Die Monopolkommission hatte den Wettbewerb auf dem Briefmarkt jüngst als "miserabel" bezeichnet. Mit der Liberalisierung im Jahr 2008 sollte angblich ein flächendeckender Wettbewerb der Post-Dienstleister ermöglicht werden. Einige Unternehmen gaben nach der Einführung des Mindestlohn auf, mit der PIN-Group ging einer der größten Post-Konkurrenten in die Insolvenz. Ursächlich ist jedoch, daß Großinvestoren weder im produktiven noch im Dienstleistungssektor "angemessene" Profitraten sehen, die nach wie vor im Banken- und Finanzsektor locken.
Bei einer Konkurrenz in der Fläche muß jedes Postdienstleistungs-Unternehmen eine Mischkalkulation zwischen leicht erreichbaren und solventen KundInnen einerseits und solchen in abgelegenen Gegenden und mit wenig Umsatzpotential andererseits machen. Eine Fehlkonstruktion war im Liberalisierungsgesetz damit angelegt, daß auf Betreiben der Post-Konkurrenten eine Sonderrolle der Post AG festgelegt wurde: Mit dem Erlaß der Mehrwertsteuer subventioniert der Staat den angeblich flächendeckenden Service der Post AG, obwohl diese sich entgegen der offiziellen Versprechungen immer mehr aus der Fläche zurückzieht.
Dank einer inkonsequenten Liberalisierung, die sich an den Interessen der Post-Konkurrenten orientierte und zunächst einen "freien Markt" auf dem Rücken von NiedriglöhnerInnen angestrebt hatte, konnte die Post AG ihren Anteil am Briefgeschäft trotz Wegfall ihres letzten Monopols für Briefe bis 50 Gramm sogar leicht steigern.
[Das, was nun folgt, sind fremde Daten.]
File: config.mk
export PLATFORM = sky130hd
export DESIGN_NAME = uart_fifo
export DESIGN_NICKNAME = d
export VERILOG_FILES = /design/src/rtl/uart_fifo_pkg.sv /design/src/rtl/fifo_regfile.sv /design/src/rtl/uart_fifo.sv
export SDC_FILE = /design/constraint.sdc
export NUM_CORES = 1
export LEC_CHECK = 0
export CAP_MARGIN = 10
export CORE_ASPECT_RATIO = 0.75
export CORE_MARGIN = 3
export CORE_UTILIZATION = 40
export CTS_BUF_LIST = sky130_fd_sc_hd__clkbuf_8
export DETAILED_ROUTE_END_ITERATION = 8
export DONT_BUFFER_PORTS = 1
export SYNTH_ARGS = -nofsm -noshare
export SYNTH_HDL_FRONTEND = slang
export SYNTH_SLANG_ARGS = --single-unit
export TNS_END_PERCENT = 100
File: constraint.sdc
create_clock -name ckht -period 3.17 [get_ports ckht]
set_clock_uncertainty 0.2 [all_clocks]
set_input_delay 0.634 -clock ckht [delete_from_list [all_inputs] [get_ports ckht]]
set_output_delay 0.634 -clock ckht [all_outputs]
set_load 0.05 [all_outputs]
File: src/rtl/uart_fifo_pkg.sv
// Shared constants and status types for the UART FIFO and the UART top level.
package uart_fifo_pkg;

   localparam int UART_DATA_SIZE     = 8;
   localparam int UART_FIFO_ADDR_EXP = 4;

   typedef struct packed {
      logic empty;
      logic full;
      logic almost_empty;
      logic almost_full;
      logic overflow;
      logic underflow;
   } fifo_status_t;

endpackage

File: src/rtl/fifo_regfile.sv
// FIFO storage: one write port with async clear, one combinational read port.
module fifo_regfile
   import uart_fifo_pkg::*;
#(
   parameter int DATA_SIZE = UART_DATA_SIZE,
   parameter int ADDR_EXP  = UART_FIFO_ADDR_EXP
) (
   input  logic                 clk,
   input  logic                 rst_n,
   input  logic                 we,
   input  logic [ADDR_EXP-1:0]  waddr,
   input  logic [DATA_SIZE-1:0] wdata,
   input  logic [ADDR_EXP-1:0]  raddr,
   output logic [DATA_SIZE-1:0] rdata
);

   localparam int DEPTH = 2 ** ADDR_EXP;

   logic [DATA_SIZE-1:0] mem [DEPTH];

   // Storage array; cleared on reset so the head reads zero straight after reset.
   always_ff @(posedge clk or negedge rst_n) begin
      if (!rst_n) begin
         for (int i = 0; i < DEPTH; i++) begin
            mem[i] <= '0;
         end
      end else if (we) begin
         mem[waddr] <= wdata;
      end else begin
         mem[waddr] <= mem[waddr];
      end
   end

   assign rdata = mem[raddr];

endmodule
Das Unternehmen erzielt mit dem Briefgeschäft eine satte Rendite von 15,7 Prozent, obwohl die Portopreise für die BundesbürgerInnen seit 13 Jahren nahezu unverändert sind.
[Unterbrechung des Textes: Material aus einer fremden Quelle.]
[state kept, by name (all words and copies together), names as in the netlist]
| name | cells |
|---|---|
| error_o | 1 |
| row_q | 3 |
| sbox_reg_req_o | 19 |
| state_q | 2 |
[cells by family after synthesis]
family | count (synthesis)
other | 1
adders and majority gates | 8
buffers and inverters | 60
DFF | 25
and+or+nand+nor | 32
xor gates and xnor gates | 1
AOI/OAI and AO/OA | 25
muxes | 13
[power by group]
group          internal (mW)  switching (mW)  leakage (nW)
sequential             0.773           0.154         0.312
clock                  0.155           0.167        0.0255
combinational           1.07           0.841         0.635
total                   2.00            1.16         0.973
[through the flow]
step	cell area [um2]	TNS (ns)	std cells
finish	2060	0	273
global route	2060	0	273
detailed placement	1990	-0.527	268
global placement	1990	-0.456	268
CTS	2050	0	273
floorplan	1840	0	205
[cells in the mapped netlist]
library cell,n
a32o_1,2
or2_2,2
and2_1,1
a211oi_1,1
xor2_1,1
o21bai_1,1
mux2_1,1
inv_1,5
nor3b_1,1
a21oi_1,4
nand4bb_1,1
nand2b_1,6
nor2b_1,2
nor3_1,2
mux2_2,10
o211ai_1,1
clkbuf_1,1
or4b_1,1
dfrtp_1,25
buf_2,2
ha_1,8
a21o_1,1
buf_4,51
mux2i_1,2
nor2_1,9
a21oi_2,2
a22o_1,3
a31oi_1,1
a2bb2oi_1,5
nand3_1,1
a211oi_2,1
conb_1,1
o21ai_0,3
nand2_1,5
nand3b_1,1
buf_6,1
==> src/rtl/vga_pkg.sv <==
// vga_pkg: 640x480@60 timing constants and the pixel/control types shared by the VGA scan-out.
package vga_pkg;
  localparam int H_ACTIVE = 640;
  localparam int H_FP = 16;
  localparam int H_SYNC = 96;
  localparam int H_BP = 48;
  localparam int V_ACTIVE = 480;
  localparam int V_FP = 10;
  localparam int V_SYNC = 2;
  localparam int V_BP = 33;
  localparam int H_TOTAL = H_ACTIVE + H_FP + H_SYNC + H_BP;
  localparam int V_TOTAL = V_ACTIVE + V_FP + V_SYNC + V_BP;
  localparam int FB_DEPTH = 307200;
  typedef struct packed {
    logic [3:0] r;
    logic [3:0] g;
    logic [3:0] b;
  } rgb444_t;
  typedef struct packed {
    logic act;
    logic hs;
    logic vs;
    logic first;
  } ctl_t;
  localparam ctl_t CTL_IDLE = '{act: 1'b0, hs: 1'b1, vs: 1'b1, first: 1'b0};
endpackage

==> src/rtl/vga_timing.sv <==
// vga_timing: h/v raster counters, active/sync decode and the incremental frame-buffer address.
module vga_timing
  import vga_pkg::*;
#(
  parameter int ADDR_W = 19
) (
  input  logic              clk,
  input  logic              rst,
  output logic              active,
  output logic              hs,
  output logic              vs,
  output logic              first,
  output logic [ADDR_W-1:0] addr
);
  logic [9:0] h, v;
  logic h_end, v_end;
  assign h_end = h == 10'(H_TOTAL - 1);
  assign v_end = v == 10'(V_TOTAL - 1);
  assign active = h < 10'(H_ACTIVE) && v < 10'(V_ACTIVE);
  assign hs = !(h >= 10'(H_ACTIVE + H_FP) && h < 10'(H_ACTIVE + H_FP + H_SYNC));
  assign vs = !(v >= 10'(V_ACTIVE + V_FP) && v < 10'(V_ACTIVE + V_FP + V_SYNC));
  assign first = h == '0 && v == '0;
  // the address only counts displayed pixels, so it always equals y*640+x without a multiplier
  always_ff @(posedge clk or posedge rst)
    if (rst) begin
      h <= '0;
      v <= '0;
      addr <= '0;
    end else begin
      h <= h_end ? '0 : h + 10'd1;
      if (h_end) v <= v_end ? '0 : v + 10'd1;
      addr <= (h_end && v_end) ? '0 : active ? addr + ADDR_W'(1) : addr;
    end
endmodule

==> src/rtl/vga_frame_reader.sv <==
// vga_frame_reader: 640x480@60 VGA scan-out from the frame-buffer BRAM, with read-latency
// compensation so colour, sync and frame_start stay aligned.
module vga_frame_reader
  import vga_pkg::*;
#(
  parameter int RD_LATENCY = 2,
  parameter int ADDR_W = 19
) (
  input  logic              i_clk,
  input  logic              i_rst,
  input  logic              i_cam_done,
  output logic [ADDR_W-1:0] o_rd_addr,
  output logic              o_rd_en,
  input  logic [11:0]       i_rd_data,
  output logic [3:0]        o_vga_r,
  output logic [3:0]        o_vga_g,
  output logic [3:0]        o_vga_b,
  output logic              o_hsync,
  output logic              o_vsync,
  output logic              o_frame_start
);
  ctl_t cur, dly [RD_LATENCY];
  logic active, hs, vs, first;
  logic [1:0] cam_sync;
  logic cam_frame, show;
  rgb444_t pix;
  vga_timing #(.ADDR_W(ADDR_W)) u_tim (
    .clk(i_clk),
    .rst(i_rst),
    .active(active),
    .hs(hs),
    .vs(vs),
    .first(first),
    .addr(o_rd_addr)
  );
  assign cur = {active, hs, vs, first};
  assign o_rd_en = active & ~i_rst;
  // camera readiness is latched only as pixel (0,0) leaves the delay line, so frames are never partial
  assign show = dly[RD_LATENCY-1].first ? cam_sync[1] : cam_frame;
  always_ff @(posedge i_clk or posedge i_rst)
    if (i_rst) begin
      cam_sync <= '0;
      cam_frame <= 1'b0;
      for (int i = 0; i < RD_LATENCY; i++) dly[i] <= CTL_IDLE;
      pix <= '0;
      o_hsync <= 1'b1;
      o_vsync <= 1'b1;
      o_frame_start <= 1'b0;
    end else begin
      cam_sync <= {cam_sync[0], i_cam_done};
      cam_frame <= show;
      dly[0] <= cur;
      for (int i = 1; i < RD_LATENCY; i++) dly[i] <= dly[i-1];
      pix <= (dly[RD_LATENCY-1].act && show) ? rgb444_t'(i_rd_data) : '0;
      o_hsync <= dly[RD_LATENCY-1].hs;
      o_vsync <= dly[RD_LATENCY-1].vs;
      o_frame_start <= dly[RD_LATENCY-1].first;
    end
  assign o_vga_r = pix.r;
  assign o_vga_g = pix.g;
  assign o_vga_b = pix.b;
endmodule

==> config.mk <==
export PLATFORM = sky130hd
export DESIGN_NAME = vga_frame_reader
export DESIGN_NICKNAME = d
export VERILOG_FILES = /design/src/rtl/vga_pkg.sv /design/src/rtl/vga_timing.sv /design/src/rtl/vga_frame_reader.sv
export SDC_FILE = /design/constraint.sdc
export NUM_CORES = 1
export LEC_CHECK = 0
export BUFFER_PORTS_ARGS = -buffer_cell sky130_fd_sc_hd__buf_4
export CORE_ASPECT_RATIO = 0.6
export CORE_UTILIZATION = 50
export CTS_CLUSTER_SIZE = 16
export DETAILED_ROUTE_END_ITERATION = 10
export HOLD_SLACK_MARGIN = 0.12
export PLACE_DENSITY = 0.84
export RECOVER_POWER = 100
export SKIP_CTS_REPAIR_TIMING = 1
export SLEW_MARGIN = 15
export SYNTH_ARGS = -nofsm -noshare
export SYNTH_HDL_FRONTEND = slang
export SYNTH_SLANG_ARGS = --single-unit
export TNS_END_PERCENT = 30
==> constraint.sdc <==
create_clock -name i_clk -period 2.4 [get_ports i_clk]
set_input_delay 0.72 -clock i_clk [delete_from_list [all_inputs] [get_ports i_clk]]
set_output_delay 0.72 -clock i_clk [all_outputs]
set_load 0.1 [all_outputs]
---- Word level (Yosys, flattened, before mapping) ----
Index checks and enable logic that the tools add are counted.
cells by class
  add/subtract/negate cells ............... 3
  $lt $le $gt $ge ......................... 6
  eq/ne operators ......................... 2
  muxes and demuxes ....................... 6
  bitwise logic cells ..................... 2
  reductions and logical operators ........ 11
operator list
  kind                   number
  $mux 19                2
  $add 10x1->10 const B  2
  $eq 10x10->1 const B   2
  $logic_not 10->1       2
  $lt 10x10->1 const B   2
  $lt 10x9->1 const B    2
  $mux 10                2
  $add 19x1->19 const B  1
  $mux 12                1
  $ge 10x10->1 const B   1
  $ge 10x9->1 const B    1
  $logic_and 1x1->1      6
  $logic_not 1->1        2
  $reduce_bool 2->1      1
  $and 1x1->1            1
  $mux 1                 1
  $not 1->1              1
word-level totals
  bits in registers ....................... 65
  bits of input ports ..................... 15
  output and inout port bits .............. 35
  word-level logic and storage cells ...... 49

---- Longest topological paths before layout ----
  depth after elaboration ................. 4
  depth in mapped cells ................... 7

---- Cells and area by module ----
From an unflattened synthesis, not the netlist that was laid out.
unflattened totals
  cells, all modules ...................... 267
  area total of the unflattened synthesis .. 2889.0 um2
modules (own cells, without submodules)
  module            instances  cells each  area an instance (um2)  sequential area each (um2)
  vga_timing        1          224         2112.0                  975.9
  vga_frame_reader  1          43          777.0                   658.1

---- Worst setup path before layout ----
OpenSTA, ideal clock, no wires.
  path kind ............................... reg2out
  from .................................... register u_tim.v[5]
  to ...................................... output o_rd_en
  data arrival time ....................... 2518 ps
  setup slack ............................. -838 ps
  stages on the path, launching flop included .. 6
  cells stage by stage .................... dfrtp_1 > and3_4 > a211o_1 > buf_6 > clkbuf_1 > nor2_1
on the way
  longest elaborated chain between the ends .. 3
ends and longest elaborated chain
  element                   line                    text
  start: declaration        vga_timing.sv:15        logic [9:0] h, v;
  start signal: assignment  vga_timing.sv:31        if (h_end) v <= v_end ? '0 : v + 10'd1;
  $lt 10x9->1               vga_timing.sv:19        assign active = h < 10'(H_ACTIVE) && v < 10'(V_ACTIVE);
  $logic_and 1x1->1         vga_timing.sv:19
  $and 1x1->1               vga_frame_reader.sv:37  assign o_rd_en = active & ~i_rst;
  end: declaration          vga_frame_reader.sv:13  output logic o_rd_en,
Every way passes these cells.

---- Worst setup path in the final report ----
Ends and elaborated chain as after synthesis.

==> metrics <==
status complete, but fails checks; failing checks capacitance limit, slew limit; # rows 20; Final period util 97.3%; post-synthesis cell count 263; slowest stage cell, crit path dfrtp_1; post-DR wirelength/cell 15.3 um; final hold violations 0; critical path required time 1.68 ns; Worst R2R Setup Slack 0.21 ns; Via density 5.70; #FFs+latches synth 65; htree depth 3; ANT nets after route 0; Fin Clk Skew 0.00899 ns; LEAKAGE 1.60 nW; number of global-route vias before repair 1938; CTS Sinks 65; final WL 6130 um; sequential fraction of the synthesis area 57.3%; CP endpoint o_rd_en; DIE HEIGHT 60.5 um; CTS tree built; Max FO, Critical Path 5; Critical Path AT 1.62 ns; Rel. slew slack -1.07%; Synth cell types 39; met2 Use GR 29.7%; Mean Syn Cell Area 10.8 sq um; Clk pin slew, worst setup/hold paths 0.07 ns; drt pass-1 iters 4; Chip Width 99.5 um; worst setup path startpoint u_tim.v[5]; latest clock arrival within the worst-skew pair 0.34 ns; DRC viols 0; Worst-Margin Slew 1.52 ns; DRT iter0 DRCs 207; unrepaired setup endpoints after global routing no; Slew Viols, Final 66; HP Class reg -> reg; Antenna Cells 0; WP depth 4; Overflow after GRT 0; Ys Warns 0; Layout Nets 338; Port-buffer cells 49; final cell count without fillers 400; Syn Nets 283; starting density of the core 54.0%; Post-Syn Area 2850 sq um; reg2reg end u_tim.addr[14]; Worst path max stage delay 0.43 ns; Root Buffer clkbuf_8; worst reg-to-reg path cell count 5; pwr dens 667 nW/um^2; Worst Setup Start Kind register; endpoints failing setup 0; Post-Place Cells 384; Core ar. 5280 sq um; GRT Util Overall 21.8%; GRT busiest layer met1; Post-DP HPWL 4210 um; die area 6020 sq um; VDD IR max 0.354 mV; critical path endpoint category output pin; IO Pins 50; crit-path cells and3_4 -> a211o_1 -> nor2_4 -> buf_12; fin crit period 2.34 ns; CP Buf/Inv Count 1; CTS Buf Count 9; antenna violations before repair 0; met1 Track Usage GR 31.8%; post-route setup slack 0.0641 ns; Max Fclk 428 MHz; Worst R2R Start u_tim.v[5]; delay-heaviest family, CP flip-flops; Max Root-Sink Buffers 2; first-pass GRT wire length 9700 um; met3 Use GR 7.83%; Vias 2280; DP Worst Slack 0.330 ns; Setup CP Type reg -> out; largest net degree at the start of global routing 66; Max-Cap Viols 1; Final Wtd Congestion 0.930; share of cells above drive strength 1 24.1%; area grow syn2layout 21.1%; Final Hold Slack 0.351 ns
[flip-flops by register name (all words and copies together), names as in the netlist]
| register | count |
|---|---|
| o_hsync | 1 |
| o_vga_g | 4 |
| o_vga_b | 4 |
| cam_frame | 1 |
| o_frame_start | 1 |
| dly | 8 |
| cam_sync | 2 |
| o_vsync | 1 |
| u_tim.h | 10 |
| u_tim.addr | 19 |
| u_tim.v | 10 |
| o_vga_r | 4 |
[area by class of cell]
cell class | count | area [sq um]
Clock buffer | 10 | 138
Clock inverter | 6 | 90.1
Fill cell | 405 | 1830
Inverter | 11 | 41.3
Multi-Input combinational cell | 178 | 1140
Sequential cell | 65 | 1640
Tap cell | 77 | 96.3
Timing Repair Buffer | 53 | 317
[metrics by stage]
step	TNS [ns]	total power [W]	area (sq um)	utilization, %
final	0	0.00231	3450	65.4
after global routing	0	0.00238	3450	65.4
after CTS	-0.0525	0.00233	3550	67.3
after detailed placement	0	0.00129	3320	63.0
after global placement	0	0.00129	3320	63.0
after floorplan	-0.0135	0.00124	2870	-
[kinds of logic (layout without fill, tap and decap cells)]
family          Yosys count  count (layout)  share of synthesized area [%]
simple gates            109             109                           22.4
xor+xnor                 12              12                           3.68
flops                    65              65                           57.3
mux                       2               2                          0.746
fa+ha+maj                 5               5                           2.19
buf+inv                  20              80                           2.94
compound gates           50              50                           10.8
[worst min-delay path by stage]
stage / endpoint / cells after the start / from / slack [ns]
3_3_place_gp: dly[3] / 0 / dly[7] / 0.33
6_report: cam_sync[1] / 0 / cam_sync[0] / 0.35
5_1_grt: o_hsync / 0 / dly[2] / 0.36
4_1_cts: dly[3] / 0 / dly[7] / 0.36
2_1_floorplan: cam_sync[1] / 0 / cam_sync[0] / 0.33
3_5_place_dp: dly[3] / 0 / dly[7] / 0.34
[cells in the final DEF (no fill, tap or decap), types with 4 or more instances in the layout]
cell type,count
clkbuf_2,36
dfrtp_1,58
and2_1,4
nand2_1,14
a21oi_1,18
nand4_1,12
or3_1,7
xnor2_1,8
and3_1,19
nand3_1,13
or4_1,12
xor2_1,4
clkbuf_8,10
nor2_1,12
dfstp_2,6
ha_1,5
inv_1,11
o21ai_0,12
buf_4,14
o31ai_1,14
[cells in the mapped netlist]
master,number,share of area (%)
inv_1,11,1.4
xor2_1,4,1.2
a21oi_1,18,3.2
buf_2,1,0.18
o21ai_0,12,2.1
o21a_1,1,0.26
ha_1,5,2.2
dfstp_2,6,5.5
buf_6,1,0.39
nor2b_1,2,0.44
a2111o_1,1,0.39
nor4_1,2,0.44
nand3b_1,1,0.26
dfrtp_1,59,52
xnor2_1,8,2.5
a21boi_0,1,0.26
nand4b_1,2,0.61
o31ai_1,14,3.7
o221ai_1,1,0.31
and4_1,2,0.61
mux2i_1,1,0.35
or4_1,12,3.2
nand3_1,12,2.1
nand2_1,14,1.8
a22o_1,1,0.31
and2_1,4,0.88
nand4_1,12,2.6
a211o_1,1,0.31
nor2_1,13,1.7
nor3_1,2,0.35
and3_4,1,0.39
or3_1,7,1.5
nand3_2,1,0.35
mux2_2,1,0.39
or2_2,1,0.22
nor4b_1,1,0.31
and4b_1,1,0.35
and3_1,19,4.2
clkbuf_1,7,0.92
[layer usage]
| layer | part of all wire, % | routed length, um |
|---|---|---|
| met2 | 43 | 2610 |
| met4 | 0.90 | 55 |
| met1 | 49 | 3010 |
| met3 | 7.4 | 452 |
| met5 | 0 | 0 |
[power breakdown]
part           total (W)  switching, W  internal (W)
registers        0.00111    0.00000320       0.00111
clock network    0.00105      0.000431      0.000616
logic           0.000147      0.000117     0.0000299
total            0.00231      0.000551       0.00175
[worst reg2reg max path, cell delays in order (launching register included)]
cell,delay [ns]
dfrtp_1,0.43
and3_4,0.22
a211o_1,0.31
clkbuf_2,0.37
or4_1,0.61
a21oi_1,0.17
Note: power is estimated with default switching activity, not from simulation.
Hintergrund ist, daß die Zeitungsverlage mit ihren Zustelldiensten ins Postgeschäft einsteigen wollten. Diese wehrten sich vehement gegen die Pläne für einen Mindestlohn. Die "schwarz-rote" Bundesregierung gab 2007 diesem Druck nach und der bereits ausgehandelte Tarifvertrag zwischen AGV und ver.di wurde nochmals geändert. Der vereinbarte Mindestlohn sollte nur für Unternehmen gelten, die "überwiegend" Briefe zustellen. Mit diesem Tarifvertrag sollte den Verlagen ein Schlupfloch geboten werden. Im Dezember 2007 erklärte die Bundesregierung diesen Tarifvertrag für allgemeinverbindlich, was bedeutete, daß Post-Konkurrenten wie Pin Mail AG und TNT betroffen waren. Diese hatten offenbar eine schwächere Lobby als die Verlage.
Trotz des Leipziger Urteil wird der Mindestlohn für BriefzustellerInnen weiterhin gelten und erst außer Kraft treten, wenn die gegenwärtige Arbeitsministerin Ursula von der Leyen die entsprechende Verordnung aufhebt. Ende April läuft die Gültigkeit des Tarifvertrages und damit auch die des formal geltenden Mindestlöhne ab. Doch real spielte der Post-Mindestlohn kaum eine Rolle. Mit dem vorgeschobenen Argument, ein Verfahren gegen den Mindestlohn sei anhängig, wurden Verstöße von der zuständigen Finanzkontrolle Schwarzarbeit kaum jemals zur Kenntnis genommen.